Sabiendo Jesús que los hombres estaban cansados y que habían
perdido toda fe en que la lucha por mejorar el mundo tuviera un sentido, y que
los eclesiásticos proponían la experiencia de la belleza como único camino para
llevar las gentes hasta el Dios perdido, subió a la montaña, donde se había
congregado una gran multitud, y les enseñaba diciendo:
Preciosos los que optan por los pobres, porque
transparentan el proyecto de Dios para este mundo.
Preciosos los no violentos porque, a la larga, salvarán la belleza de la tierra.
Preciosos los que se afligen por el estado de
este mundo, en lugar de cerrar los ojos a él.
Hermosos como pocos los que tienen hambre y sed
de justicia porque, al buscarla, se saciarán de una belleza escondida, superior
a toda la belleza creada.
Bellísimos los misericordiosos porque están
alcanzando la belleza misma de Dios.
Espléndidos los limpios de corazón porque
encontrarán a Dios sin necesidad de buscarlo a su pequeña medida.

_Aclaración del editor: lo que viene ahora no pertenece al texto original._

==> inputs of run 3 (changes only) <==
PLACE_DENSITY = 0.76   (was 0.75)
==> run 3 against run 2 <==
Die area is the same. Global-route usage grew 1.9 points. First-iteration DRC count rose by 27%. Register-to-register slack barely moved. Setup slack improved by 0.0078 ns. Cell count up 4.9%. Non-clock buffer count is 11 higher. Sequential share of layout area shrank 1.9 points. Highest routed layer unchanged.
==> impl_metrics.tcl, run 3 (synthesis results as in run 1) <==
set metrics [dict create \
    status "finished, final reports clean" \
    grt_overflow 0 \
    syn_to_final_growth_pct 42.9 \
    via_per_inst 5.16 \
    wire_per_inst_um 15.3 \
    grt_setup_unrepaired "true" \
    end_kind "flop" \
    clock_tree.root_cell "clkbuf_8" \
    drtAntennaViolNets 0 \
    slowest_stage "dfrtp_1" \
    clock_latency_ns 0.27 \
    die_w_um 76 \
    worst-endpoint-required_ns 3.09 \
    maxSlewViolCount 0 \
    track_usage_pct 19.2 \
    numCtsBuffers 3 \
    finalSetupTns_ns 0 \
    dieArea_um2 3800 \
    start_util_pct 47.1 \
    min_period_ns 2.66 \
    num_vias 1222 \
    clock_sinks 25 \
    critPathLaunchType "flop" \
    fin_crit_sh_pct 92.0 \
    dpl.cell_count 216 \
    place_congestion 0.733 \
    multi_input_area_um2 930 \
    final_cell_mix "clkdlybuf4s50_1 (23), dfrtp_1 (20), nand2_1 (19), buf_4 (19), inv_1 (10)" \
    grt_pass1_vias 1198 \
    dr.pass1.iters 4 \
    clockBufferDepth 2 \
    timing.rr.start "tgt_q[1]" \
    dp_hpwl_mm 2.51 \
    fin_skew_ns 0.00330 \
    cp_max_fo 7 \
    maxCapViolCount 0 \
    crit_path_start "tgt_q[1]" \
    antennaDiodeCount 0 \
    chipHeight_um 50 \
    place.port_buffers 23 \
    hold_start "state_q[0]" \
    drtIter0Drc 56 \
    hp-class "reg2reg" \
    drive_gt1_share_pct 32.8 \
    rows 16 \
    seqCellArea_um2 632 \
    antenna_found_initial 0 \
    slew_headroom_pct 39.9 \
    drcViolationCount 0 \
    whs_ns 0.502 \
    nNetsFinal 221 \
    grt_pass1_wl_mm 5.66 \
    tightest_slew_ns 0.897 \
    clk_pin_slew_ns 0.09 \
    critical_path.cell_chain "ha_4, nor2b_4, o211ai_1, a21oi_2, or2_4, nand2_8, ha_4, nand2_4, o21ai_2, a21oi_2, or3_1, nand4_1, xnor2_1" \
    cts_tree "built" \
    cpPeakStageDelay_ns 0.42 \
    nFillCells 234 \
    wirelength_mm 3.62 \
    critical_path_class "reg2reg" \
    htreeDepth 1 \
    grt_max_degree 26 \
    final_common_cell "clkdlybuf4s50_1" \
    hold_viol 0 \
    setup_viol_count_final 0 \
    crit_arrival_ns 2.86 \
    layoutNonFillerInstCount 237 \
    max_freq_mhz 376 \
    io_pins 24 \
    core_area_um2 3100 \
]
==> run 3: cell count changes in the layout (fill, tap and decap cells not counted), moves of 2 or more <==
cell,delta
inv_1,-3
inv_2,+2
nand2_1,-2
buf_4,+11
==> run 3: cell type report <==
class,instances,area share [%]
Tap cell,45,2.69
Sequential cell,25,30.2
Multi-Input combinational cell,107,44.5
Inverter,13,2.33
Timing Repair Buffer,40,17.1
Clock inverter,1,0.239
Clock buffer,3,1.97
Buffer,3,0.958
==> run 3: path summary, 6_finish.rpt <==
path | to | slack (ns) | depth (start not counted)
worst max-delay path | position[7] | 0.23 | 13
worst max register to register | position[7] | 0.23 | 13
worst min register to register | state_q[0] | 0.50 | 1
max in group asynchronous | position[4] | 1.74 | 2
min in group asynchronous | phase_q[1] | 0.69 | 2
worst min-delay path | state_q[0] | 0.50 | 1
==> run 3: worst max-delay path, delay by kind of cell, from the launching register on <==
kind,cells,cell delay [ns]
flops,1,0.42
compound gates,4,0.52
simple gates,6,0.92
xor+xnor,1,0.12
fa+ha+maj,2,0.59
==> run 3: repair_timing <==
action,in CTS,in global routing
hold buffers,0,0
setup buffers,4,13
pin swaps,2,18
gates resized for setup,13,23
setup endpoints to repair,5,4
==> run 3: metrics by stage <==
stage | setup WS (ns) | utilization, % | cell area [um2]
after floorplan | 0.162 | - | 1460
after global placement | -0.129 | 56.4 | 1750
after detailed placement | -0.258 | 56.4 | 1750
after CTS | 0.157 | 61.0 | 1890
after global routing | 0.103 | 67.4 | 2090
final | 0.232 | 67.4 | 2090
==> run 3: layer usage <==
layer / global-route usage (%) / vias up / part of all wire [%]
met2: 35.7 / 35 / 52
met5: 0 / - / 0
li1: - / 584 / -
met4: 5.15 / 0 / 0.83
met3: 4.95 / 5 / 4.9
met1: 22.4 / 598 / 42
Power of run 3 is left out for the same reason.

Maravillosos los hacedores de paz, porque llevan la
impronta admirable de su Padre Dios, aún más que la naturaleza.
Resplandecientes, absolutamente resplandecientes, los
que padecen persecución por la justicia, porque les aseguro que ni el genio de
Mozart, ni la paleta de Velázquez, ni Salomón en toda su gloria, han logrado
revestir lo humano de acordes y de esplendores tan brillantes.
Por eso les digo simplemente: contémplenlos y quedarán radiantes, y
entonces me hallarán a Mí, aunque no lo sepan.
Cuando Jesús
acabó de hablar, las gentes se maravillaban porque no hablaba como los
canonistas ni como los profesores de teología.